The copyright policy of the United States developed from initial isolationism, through the 1891 Chase Act, various bilateral and inter-American agreements and the establishment of the Universal Copyright Convention, to active participation in the international copyright cooperation. This development was completed by the United States’ accession to the Berne Convention in 1988. Since then, the United States has played a leading role in this field, which was manifested both during the negotiations of the 1994 TRIPS Agreement and the preparatory work of the two 1996 WIPO “Internet Treaties”, the WCT and the WPPT. These WIPO Treaties, the preparation and adoption of which the United States has had a decisive role, represent the most up-to-date international norms on copyright and related rights.

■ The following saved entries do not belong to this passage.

<file path="src/rtl/priv_reg_pkg.sv">
package priv_reg_pkg;
  localparam logic [7:0] OP_WRITE = 8'hDA;
  localparam logic [7:0] OP_READ  = 8'hDB;

  localparam int SP_CNT   = 5;   // numbers 0..4
  localparam int BL_BASE  = 8;   // numbers 8..13
  localparam int BL_CNT   = 6;
  localparam int GEN_CNT  = SP_CNT + BL_CNT;
  localparam int GEN_IDXW = $clog2(GEN_CNT);

  localparam int RN_LEVEL   = 18;
  localparam int RN_SWREQ   = 20;
  localparam int RN_SWSUM   = 21;
  localparam int RN_MAPON   = 56;
  localparam int RN_INVALL  = 57;
  localparam int RN_INVONE  = 58;
  localparam int RN_MACHID  = 62;

  typedef struct packed {
    logic                genHit;
    logic [GEN_IDXW-1:0] genIdx;
    logic                wrGen;
    logic                wrLevel;
    logic                wrSum;
    logic                setSw;
    logic                wrMap;
  } dpStrobe_t;
endpackage

</file>
<file path="src/rtl/priv_reg_dp.sv">
module priv_reg_dp
  import priv_reg_pkg::*;
#(
  parameter int DATA_W = 32,
  parameter int NUM_W = 6,
  parameter logic [DATA_W-1:0] SID_VALUE = 32'h0A00_0001,
  parameter int LEVEL_W = 5,
  parameter int SUM_W = 16
) (
  input  logic              clk,
  input  logic              rstN,
  input  dpStrobe_t         strobe,
  input  logic [NUM_W-1:0]  regNum,
  input  logic [DATA_W-1:0] wrData,
  output logic [DATA_W-1:0] rdValue
);
  localparam int LVL_W = $clog2(SUM_W);

  logic [DATA_W-1:0]  genReg [GEN_CNT];
  logic [LEVEL_W-1:0] levelReg;
  logic [SUM_W-1:0]   sumReg;
  logic               mapReg;
  logic [LVL_W-1:0]   swLevel;

  assign swLevel = wrData[LVL_W-1:0];

  for (genvar g = 0; g < GEN_CNT; g++) begin : gen_store
    always_ff @(posedge clk or negedge rstN) begin
      if (!rstN) genReg[g] <= '0;
      else if (strobe.wrGen && strobe.genIdx == GEN_IDXW'(g)) genReg[g] <= wrData;
    end
  end

  always_ff @(posedge clk or negedge rstN) begin
    if (!rstN) begin
      levelReg <= '0;
      sumReg   <= '0;
      mapReg   <= 1'b0;
    end else begin
      if (strobe.wrLevel) levelReg <= wrData[LEVEL_W-1:0];
      if (strobe.wrSum) sumReg <= {wrData[SUM_W-1:1], 1'b0};
      else if (strobe.setSw && swLevel != '0) sumReg[swLevel] <= 1'b1;
      if (strobe.wrMap) mapReg <= wrData[0];
    end
  end

  always_comb begin
    rdValue = '0;
    if (strobe.genHit) rdValue = genReg[strobe.genIdx];
    else begin
      case (regNum)
        NUM_W'(RN_LEVEL):  rdValue = DATA_W'(levelReg);
        NUM_W'(RN_SWSUM):  rdValue = DATA_W'(sumReg);
        NUM_W'(RN_MAPON):  rdValue = DATA_W'(mapReg);
        NUM_W'(RN_MACHID): rdValue = SID_VALUE;
        default:           rdValue = '0;
      endcase
    end
  end

  // the level only moves on its own write strobe
  p_level_hold_r7: assert property (@(posedge clk) disable iff (!rstN)
    !strobe.wrLevel |=> $stable(levelReg));
  // summary bit 0 never set
  p_sum_bit0_r8: assert property (@(posedge clk) disable iff (!rstN)
    sumReg[0] == 1'b0);
  // enable holds without its strobe
  p_map_hold_r12: assert property (@(posedge clk) disable iff (!rstN)
    !strobe.wrMap |=> $stable(mapReg));
endmodule

</file>
<file path="src/rtl/priv_reg_ctrl.sv">
module priv_reg_ctrl
  import priv_reg_pkg::*;
#(
  parameter int DATA_W = 32,
  parameter int NUM_W = 6
) (
  input  logic              clk,
  input  logic              rstN,
  input  logic              reqValid,
  input  logic [7:0]        reqOp,
  input  logic [1:0]        curMode,
  input  logic [NUM_W-1:0]  regNum,
  input  logic [DATA_W-1:0] wrData,
  input  logic [3:0]        ccIn,
  input  logic [DATA_W-1:0] rdValue,
  output dpStrobe_t         strobe,
  output logic              respValid,
  output logic [DATA_W-1:0] rdData,
  output logic [3:0]        ccOut,
  output logic              faultPriv,
  output logic              faultOperand,
  output logic              tbInvAll,
  output logic              tbInvSingle
);
  logic isWr, isRd, isOp, kernel, isSp, isBl, rdOk, wrOk, allowed, good;
  logic [NUM_W-1:0]  genIdxFull;
  logic [DATA_W-1:0] xferVal;
  logic [3:0]        newCc;

  assign isWr   = reqValid && reqOp == OP_WRITE;
  assign isRd   = reqValid && reqOp == OP_READ;
  assign isOp   = isWr || isRd;
  assign kernel = curMode == 2'd0;
  assign isSp   = regNum < NUM_W'(SP_CNT);
  assign isBl   = regNum >= NUM_W'(BL_BASE) && regNum < NUM_W'(BL_BASE + BL_CNT);

  always_comb begin
    rdOk = isSp || isBl;
    wrOk = isSp || isBl;
    case (regNum)
      NUM_W'(RN_LEVEL), NUM_W'(RN_SWSUM), NUM_W'(RN_MAPON): begin
        rdOk = 1'b1; wrOk = 1'b1;
      end
      NUM_W'(RN_SWREQ), NUM_W'(RN_INVALL), NUM_W'(RN_INVONE): wrOk = 1'b1;
      NUM_W'(RN_MACHID): rdOk = 1'b1;
      default: ;
    endcase
  end

  assign allowed    = isWr ? wrOk : rdOk;
  assign good       = isOp && kernel && allowed;
  assign genIdxFull = isSp ? regNum : regNum - NUM_W'(BL_BASE - SP_CNT);

  always_comb begin
    strobe         = '0;
    strobe.genHit  = isSp || isBl;
    strobe.genIdx  = genIdxFull[GEN_IDXW-1:0];
    strobe.wrGen   = good && isWr && (isSp || isBl);
    strobe.wrLevel = good && isWr && regNum == NUM_W'(RN_LEVEL);
    strobe.wrSum   = good && isWr && regNum == NUM_W'(RN_SWSUM);
    strobe.setSw   = good && isWr && regNum == NUM_W'(RN_SWREQ);
    strobe.wrMap   = good && isWr && regNum == NUM_W'(RN_MAPON);
  end

  assign xferVal = isWr ? wrData : rdValue;
  assign newCc   = {xferVal[DATA_W-1], xferVal == '0, 1'b0, ccIn[0]};

  always_ff @(posedge clk or negedge rstN) begin
    if (!rstN) begin
      respValid    <= 1'b0;
      rdData       <= '0;
      ccOut        <= '0;
      faultPriv    <= 1'b0;
      faultOperand <= 1'b0;
      tbInvAll     <= 1'b0;
      tbInvSingle  <= 1'b0;
    end else begin
      respValid    <= isOp;
      faultPriv    <= isOp && !kernel;
      faultOperand <= isOp && kernel && !allowed;
      rdData       <= (good && isRd) ? rdValue : '0;
      if (isOp) ccOut <= good ? newCc : ccIn;
      tbInvAll     <= good && isWr && regNum == NUM_W'(RN_INVALL);
      tbInvSingle  <= good && isWr && regNum == NUM_W'(RN_INVONE);
    end
  end

  // outside kernel mode only the privilege fault follows
  p_mode_fault_r1: assert property (@(posedge clk) disable iff (!rstN)
    (isOp && !kernel) |=> (respValid && faultPriv && !faultOperand));
  // the two faults never coincide
  p_fault_excl_r2: assert property (@(posedge clk) disable iff (!rstN)
    !(faultPriv && faultOperand));
  // V is clear after any successful transfer
  p_v_clear_r4: assert property (@(posedge clk) disable iff (!rstN)
    (respValid && !faultPriv && !faultOperand) |-> !ccOut[1]);
  // a privilege fault passes the incoming codes through
  p_cc_hold_r5: assert property (@(posedge clk) disable iff (!rstN)
    (isOp && !kernel) |=> (ccOut == $past(ccIn) && rdData == '0));
  // strobes only on a successful response
  p_strobe_ok_r9: assert property (@(posedge clk) disable iff (!rstN)
    (tbInvAll || tbInvSingle) |-> (respValid && !faultPriv && !faultOperand));
  // unknown opcodes give no response
  p_ignore_r11: assert property (@(posedge clk) disable iff (!rstN)
    (reqValid && !isOp) |=> !respValid);
endmodule

</file>
<file path="src/rtl/priv_reg_unit.sv">
module priv_reg_unit
  import priv_reg_pkg::*;
#(
  parameter int DATA_W = 32,
  parameter int NUM_W = 6,
  parameter logic [DATA_W-1:0] SID_VALUE = 32'h0A00_0001
) (
  input  logic              clk,
  input  logic              rstN,
  input  logic              reqValid,
  input  logic [7:0]        reqOp,
  input  logic [1:0]        curMode,
  input  logic [NUM_W-1:0]  regNum,
  input  logic [DATA_W-1:0] wrData,
  input  logic [3:0]        ccIn,
  output logic              respValid,
  output logic [DATA_W-1:0] rdData,
  output logic [3:0]        ccOut,
  output logic              faultPriv,
  output logic              faultOperand,
  output logic              tbInvAll,
  output logic              tbInvSingle
);
  dpStrobe_t         strobe;
  logic [DATA_W-1:0] rdValue;

  priv_reg_ctrl #(.DATA_W(DATA_W), .NUM_W(NUM_W)) u_ctrl (
    .clk(clk), .rstN(rstN), .reqValid(reqValid), .reqOp(reqOp),
    .curMode(curMode), .regNum(regNum), .wrData(wrData), .ccIn(ccIn),
    .rdValue(rdValue), .strobe(strobe), .respValid(respValid),
    .rdData(rdData), .ccOut(ccOut), .faultPriv(faultPriv),
    .faultOperand(faultOperand), .tbInvAll(tbInvAll), .tbInvSingle(tbInvSingle)
  );

  priv_reg_dp #(.DATA_W(DATA_W), .NUM_W(NUM_W), .SID_VALUE(SID_VALUE)) u_dp (
    .clk(clk), .rstN(rstN), .strobe(strobe), .regNum(regNum),
    .wrData(wrData), .rdValue(rdValue)
  );
endmodule

</file>
<file path="config.mk">
export PLATFORM = sky130hd
export DESIGN_NAME = priv_reg_unit
export DESIGN_NICKNAME = d
export VERILOG_FILES = /design/src/rtl/priv_reg_pkg.sv /design/src/rtl/priv_reg_dp.sv /design/src/rtl/priv_reg_ctrl.sv /design/src/rtl/priv_reg_unit.sv
export SDC_FILE = /design/constraint.sdc
export NUM_CORES = 1
export LEC_CHECK = 0
export ABC_CLOCK_PERIOD_IN_PS = 2300
export BUFFER_PORTS_ARGS = -buffer_cell sky130_fd_sc_hd__buf_2
export CAP_MARGIN = 0
export CORE_MARGIN = 4
export CORE_UTILIZATION = 40
export DETAILED_ROUTE_END_ITERATION = 8
export PLACE_DENSITY_LB_ADDON = 0.25
export SETUP_SLACK_MARGIN = 0.5
export SLEW_MARGIN = 0
export SYNTH_ARGS = -nofsm -noshare
export SYNTH_HDL_FRONTEND = slang
export SYNTH_SLANG_ARGS = --single-unit
</file>
<file path="constraint.sdc">
create_clock -name clk -period 2.3 [get_ports clk]
set_clock_uncertainty 0.05 [all_clocks]
set_input_delay 0.23 -clock clk [delete_from_list [all_inputs] [get_ports clk]]
set_output_delay 0.23 -clock clk [all_outputs]
set_load 0.05 [all_outputs]
</file>
==> metrics.txt <==
first drt pass iteration count=8; post-route ant nets=0; Post-Syn Area=~22000 um2; worst endpoint required time=between 2 and 3 ns; CTS clk-pin slew, worst paths=~0.06 ns; relative slew slack=36.5%; gr ovfl total=0; core area=roughly 54000 um2; Synth top cells by count=dfrtp_1 (415), mux2_2 (376), mux2i_1 (114); slew of the pin with the lowest slew margin=roughly 0.94 ns; Synth cell types=96; top cell type's share of synthesized area=around 48%; Synth Area per Inst=~12 um2; cell row count=85; Routed wire per std cell=between 20 and 30 um; routability cong.=between 0.9 and 1; largest net degree at the start of global routing=75; CTS Buf Count=47; ys async rst share=100%; WP data arrival=around 3 ns; layout cells sized above 1=a little over half; wire length of the first global-routing pass=roughly 120000 um; Max Clock Freq=around 0.39 GHz; Nets=2268; vias in the first global route=18700; drc violations=0; Net Count, Synth=roughly 1800; htree depth=2; I/O pin count=96; P_leak=about 15 nW; cell count after synthesis=approximately 1800; Total Routing Usage GR=between 20% and 30%; #FFs+latches synth=415; Max VDD drop=around 0.5 mV; max cap viols=0; total wire length=about 84000 um; outcome=finished, violations left; count leader, synth=dfrtp_1; Util after Layout=a little under three fifths; Worst Slack Setup Final=-0.287 ns; final setup vio count=a little over 400; Post-synth EDFFs=0; latest clock arrival within the worst-skew pair=slightly above 0.6 ns; final hold violations=0; post-synth top area cell=dfrtp_1; top cells by area, synth=dfrtp_1 (48%), mux2_2 (19%), mux4_2 (5.4%); RSZ-0062 raised after global routing=yes; Fin Hold WS=~0.038 ns; WS Path Type=in2reg; clk root buf=clkbuf_16; clock sinks=around 420; die height=241 um; CTS tree=done; Final Max Slew Viols=0; Setup TNS=-79.29 ns; initial core utilization=40.4%; element type at the critical path end=register; average via count per standard cell=6.13; Placement Setup Slack=-1.23 ns; Synth-to-Final Area Change=41.3%; register area share after synthesis=a little under half; failing checks=setup timing; crit path max fanout=9; DIE AREA=~58000 um2; clock buffer depth=3; total number of vias=between 15000 and 20000; input/output buffers=95; Initial DRC Count=just under 2000; DPL Wire Length=roughly 53000 um; synth warn=0; Final Critical Period=2.59 ns; P per Cell Area=567 nW/um2; crit share post-route=112%; initial antenna violation count=2; crit start category=input port; Worst Hold Class=in2reg; Post-synth top flop=dfrtp_1; Die Wd=between 200 and 250 um
worst max-delay path, stage by stage:
cell,delay (ns)
buf_6,0.10
buf_6,0.12
buf_12,0.13
nor2b_4,0.13
and3_4,0.18
a211o_1,0.30
a2111oi_4,0.42
clkbuf_16,0.22
nand3b_4,0.13
or2_4,0.17
buf_12,0.11
nor2_4,0.04
nand2_4,0.13
buf_6,0.14
buf_16,0.14
mux2_2,0.33
logic make-up after synthesis:
group	after synthesis	share of synthesized area, %
AOI/OAI and AO/OA	293	10.0
adders and majority gates	5	0.287
buffers and inverters	177	4.01
DFF	415	47.6
muxes	543	30.1
and+or+nand+nor	319	7.94
where the power goes:
| part | switching, mW | internal (mW) | leakage [nW] |
|---|---|---|---|
| combinational | 1.27 | 0.912 | 8.61 |
| sequential | 0.00487 | 7.31 | 5.80 |
| clock | 3.22 | 4.74 | 0.782 |
| total | 4.49 | 13.0 | 15.2 |
registers in the layout, indices dropped and copies added (netlist names):
register and flops:
u_ctrl.ccOut 4, u_ctrl.faultPriv 1, u_dp.sumReg 16, u_ctrl.rdData 32, u_dp.levelReg 5, u_ctrl.faultOperand 1
u_ctrl.respValid 1, u_dp.mapReg 1, u_ctrl.tbInvAll 1, u_ctrl.tbInvSingle 1, u_dp.genReg 352
through the flow:
| step | cell area [um2] | power, mW | instances |
|---|---|---|---|
| global route | 30800 | 18.0 | 2940 |
| floorplan | 22200 | 8.26 | 1752 |
| CTS | 30500 | 17.5 | 2928 |
| global placement | 25600 | 9.22 | 2711 |
| detailed placement | 25600 | 9.23 | 2711 |
| finish | 30800 | 17.5 | 2940 |
cell usage in the layout (no fill, tap or decap), types with 7 or more instances in the layout:
| cell type | synthesis | layout |
|---|---|---|
| mux2i_1 | 114 | 112 |
| buf_6 | 9 | 71 |
| and3_1 | 23 | 19 |
| a211oi_1 | 18 | 12 |
| nand2b_1 | 9 | 8 |
| mux2_2 | 376 | 198 |
| nor2b_1 | 10 | 7 |
| a31oi_1 | 14 | 11 |
| mux4_2 | 52 | 53 |
| o2bb2ai_1 | 9 | 8 |
| nor3_1 | 15 | 10 |
| dfrtp_1 | 415 | 415 |
| a221oi_1 | 26 | 18 |
| clkbuf_8 | 0 | 9 |
| buf_4 | 14 | 290 |
| dlygate4sd3_1 | 0 | 15 |
| nand3_1 | 33 | 26 |
| clkbuf_16 | 0 | 51 |
| o21ai_1 | 2 | 18 |
| clkbuf_1 | 62 | 12 |
| nor4_1 | 12 | 11 |
| a21oi_1 | 41 | 30 |
| buf_16 | 0 | 17 |
| nand2_1 | 77 | 66 |
| a21oi_2 | 0 | 9 |
| nor2_4 | 0 | 8 |
| o21ai_0 | 48 | 30 |
| nor2_1 | 68 | 59 |
| a21boi_0 | 9 | 8 |
| buf_8 | 0 | 13 |
| buf_2 | 72 | 89 |
| buf_12 | 0 | 68 |
| nand2_4 | 1 | 7 |
| nand4_1 | 19 | 19 |
| a32oi_1 | 11 | 11 |
| mux2_4 | 0 | 178 |
metal layers:
metal  track usage [%]  wire, um
met1              40.4     36000
met2              43.3     37300
met3              5.01      6500
met4              11.0      4080
met5                 0         0
layout make-up:
cell class,instances,area [um2]
inverter,12,58.8
timing repair buffer,572,5860
clock inverter,16,255
antenna,1,2.50
clock buffer,68,1350
fill,4276,23100
multi-input combinational,1160,12000
sequential,415,10400
tap,696,871
path summary, 6_finish.rpt:
kind | from | to | slack, ns | depth (start not counted)
worst min register to register | u_ctrl.ccOut[1] | u_ctrl.ccOut[1] | 0.44 | 2
worst max register to register | u_dp.genReg[134] | u_ctrl.ccOut[2] | -0.19 | 10
min in group asynchronous | rstN | u_dp.genReg[325] | 0.10 | 2
worst max-delay path | regNum[4] | u_dp.genReg[18] | -0.29 | 16
worst min-delay path | wrData[19] | u_dp.genReg[51] | 0.04 | 3
max in group asynchronous | rstN | u_dp.genReg[277] | 1.31 | 3
timing repair:
item                                   CTS  global route
setup endpoints to repair              411           411
cloned                                  19             4
hold buffers                            15             0
resized for setup                      448            29
setup buffers                           99             7
endpoints found under the hold margin  365             0
pin swaps                               76            14
No activity file was read; power rests on OpenSTA's default activity.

The Treaties offer adequate responses to the challenges of digital technology and the Internet, and they do so in a well balanced and flexible way. The Digital Millenium Copyright Act adopted in 1998 has implemented the Treaties in the same way. In view of the fact that the United States is the main producer of cultural and information goods protected by copyright and related rights, and may also be found in the frontline of the development of digital technology and the Internet, it is its important national interest that the WIPO Internet Treaties be adequately and effectively implemented all over the world. It is in surprising contrast with this national interest that the United States is also the main source of obstruction to a more general adherence to, and an appropriate application of the Treaties in the form of various “copyleft” ideologies and movements.